Después Valentina preguntó a Cleo si tenía algo que añadir. Cleo iba cargada con un montón de miniguiones para las escenas que se iban a rodar ese día. En la jerga cinematográfica, estos miniguiones son conocidos como separatas. Yo llevaba la mía doblada en el bolsillo de atrás de los vaqueros. La noche de antes había podido leer por primera vez las escenas del día.
Cleo era pelirroja, tenía el pelo largo y la piel clara. Ya estaba en vestuario y parecía la estudiante de instituto que iba a interpretar, preparada para hacer una presentación delante de la clase. No podía mirar a nadie y hablaba con la mirada fija en el suelo bajo nuestros pies.
—Esta película va a ser difícil de hacer. Gracias por confiar en nosotras. Vamos a portarnos bien los unos con los otros, ¿vale? —dijo Cleo.
UNA PELÍCULA DE TERROR
Escrita por
Cleo Picane
EXT. CALLEJUELA DE UN BARRIO RESIDENCIAL - TARDE
La calle es un túnel. Sus paredes son casas de dos pisos en parcelas arboladas.
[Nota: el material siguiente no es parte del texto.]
<file path="src/rtl/mem_port_arbiter.sv">
// mem_port_arbiter: round-robin N-port arbiter onto one external memory port; define ARB_TIMEOUT_EN to add a WAIT watchdog
module mem_port_arbiter #(
  parameter int NUM_PORTS   = 2,
  parameter int ADDR_W      = 32,
  parameter int DATA_W      = 32,
  parameter int TIMEOUT_CYC = 255
) (
  input  logic                          clk,
  input  logic                          rst,
  input  logic [NUM_PORTS-1:0]          port_req,
  input  logic [NUM_PORTS-1:0]          port_we,
  input  logic [NUM_PORTS*ADDR_W-1:0]   port_addr,
  input  logic [NUM_PORTS*DATA_W-1:0]   port_wdata,
  input  logic [NUM_PORTS*DATA_W/8-1:0] port_be,
  output logic [DATA_W-1:0]             port_rdata,
  output logic [NUM_PORTS-1:0]          port_done,
  output logic [NUM_PORTS-1:0]          port_stall,
  output logic [NUM_PORTS-1:0]          port_err,
  output logic                          mem_req,
  output logic                          mem_we,
  output logic [ADDR_W-1:0]             mem_addr,
  output logic [DATA_W-1:0]             mem_wdata,
  output logic [DATA_W/8-1:0]           mem_be,
  input  logic                          mem_ready,
  input  logic [DATA_W-1:0]             mem_rdata
);
  localparam int PW = $clog2(NUM_PORTS);
  localparam int BW = DATA_W / 8;
  typedef enum logic [1:0] {IDLE, WAIT, RESP} stateT;
  stateT state;
  logic [PW-1:0] rrPtr, grant, nextGrant, rrNext;
  logic [NUM_PORTS-1:0] hiReq, cand;
  logic selWe;
  logic [ADDR_W-1:0] selAddr;
  logic [DATA_W-1:0] selWdata;
  logic [BW-1:0] selBe;
  logic timedOut;
  assign port_stall = port_req & ~port_done;
  assign rrNext = (grant == PW'(NUM_PORTS - 1)) ? '0 : grant + 1'b1;
`ifdef ARB_TIMEOUT_EN
  localparam int CW = $clog2(TIMEOUT_CYC + 1);
  logic [CW-1:0] waitCnt;
  assign timedOut = (waitCnt == CW'(TIMEOUT_CYC - 1));
`else
  assign timedOut = 1'b0;
  assign port_err = '0;
`endif
  // Pick the first requester at or above rrPtr, else wrap to the lowest requester, and mux its payload
  always_comb begin
    hiReq = '0;
    for (int i = 0; i < NUM_PORTS; i++) hiReq[i] = port_req[i] && (PW'(i) >= rrPtr);
    cand = (|hiReq) ? hiReq : port_req;
    nextGrant = '0;
    selWe = 1'b0;
    selAddr = '0;
    selWdata = '0;
    selBe = '0;
    for (int i = NUM_PORTS - 1; i >= 0; i--) begin
      if (cand[i]) begin
        nextGrant = PW'(i);
        selWe = port_we[i];
        selAddr = port_addr[i*ADDR_W +: ADDR_W];
        selWdata = port_wdata[i*DATA_W +: DATA_W];
        selBe = port_be[i*BW +: BW];
      end
    end
  end
  // IDLE -> WAIT -> RESP -> IDLE: one transaction in flight, done/err pulse during RESP
  always_ff @(posedge clk) begin
    if (rst) begin
      state <= IDLE;
      rrPtr <= '0;
      grant <= '0;
      mem_req <= 1'b0;
      mem_we <= 1'b0;
      mem_addr <= '0;
      mem_wdata <= '0;
      mem_be <= '0;
      port_rdata <= '0;
      port_done <= '0;
`ifdef ARB_TIMEOUT_EN
      port_err <= '0;
      waitCnt <= '0;
`endif
    end else begin
      port_done <= '0;
`ifdef ARB_TIMEOUT_EN
      port_err <= '0;
`endif
      case (state)
        IDLE: begin
          if (|port_req) begin
            grant <= nextGrant;
            mem_req <= 1'b1;
            mem_we <= selWe;
            mem_addr <= selAddr;
            mem_wdata <= selWdata;
            mem_be <= selBe;
            state <= WAIT;
`ifdef ARB_TIMEOUT_EN
            waitCnt <= '0;
`endif
          end
        end
        WAIT: begin
          if (mem_ready || timedOut) begin
            mem_req <= 1'b0;
            port_done[grant] <= 1'b1;
            port_rdata <= mem_ready ? (mem_we ? port_rdata : mem_rdata) : '1;
            rrPtr <= rrNext;
            state <= RESP;
          end
`ifdef ARB_TIMEOUT_EN
          port_err[grant] <= timedOut & ~mem_ready;
          waitCnt <= waitCnt + 1'b1;
`endif
        end
        default: state <= IDLE;
      endcase
    end
  end
endmodule

</file>
**config.mk**
```make
export PLATFORM = sky130hd
export DESIGN_NAME = regist_bank
export DESIGN_NICKNAME = d
export VERILOG_FILES = /design/src/rtl/regist_bank.sv
export SDC_FILE = /design/constraint.sdc
export NUM_CORES = 1
export LEC_CHECK = 0
export ABC_CLOCK_PERIOD_IN_PS = 3600
export CORE_ASPECT_RATIO = 1.2
export CORE_UTILIZATION = 33
export DETAILED_ROUTE_END_ITERATION = 7
export SLEW_MARGIN = 30
export SYNTH_ARGS = -nofsm -noshare
export SYNTH_HDL_FRONTEND = slang
export SYNTH_SLANG_ARGS = --single-unit
```
**constraint.sdc**
```tcl
create_clock -name clock -period 3.6 [get_ports clock]
set_input_delay 0.72 -clock clock [delete_from_list [all_inputs] [get_ports clock]]
set_output_delay 0.72 -clock clock [all_outputs]
set_load 0.005 [all_outputs]
```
Las ramas de los árboles se entrelazan incestuosas, las hojas verdes se quedan con la luz del sol y forman el techo del túnel.
Las casas bien conservadas y el césped y los setos bien arreglados son los únicos signos visibles de presencia humana. Este barrio residencial es una ciudad fantasma… No, es un pintoresco infierno que muchos se esfuerzan desesperadamente por conseguir y del que muy pocos logran escapar.
Cuatro ADOLESCENTES estudiantes de secundaria caminan por el medio de la calle, una en la que hay poco tráfico. No hay líneas amarillas, no hay carriles señalizados, lo que ofrece una ilusión de libertad.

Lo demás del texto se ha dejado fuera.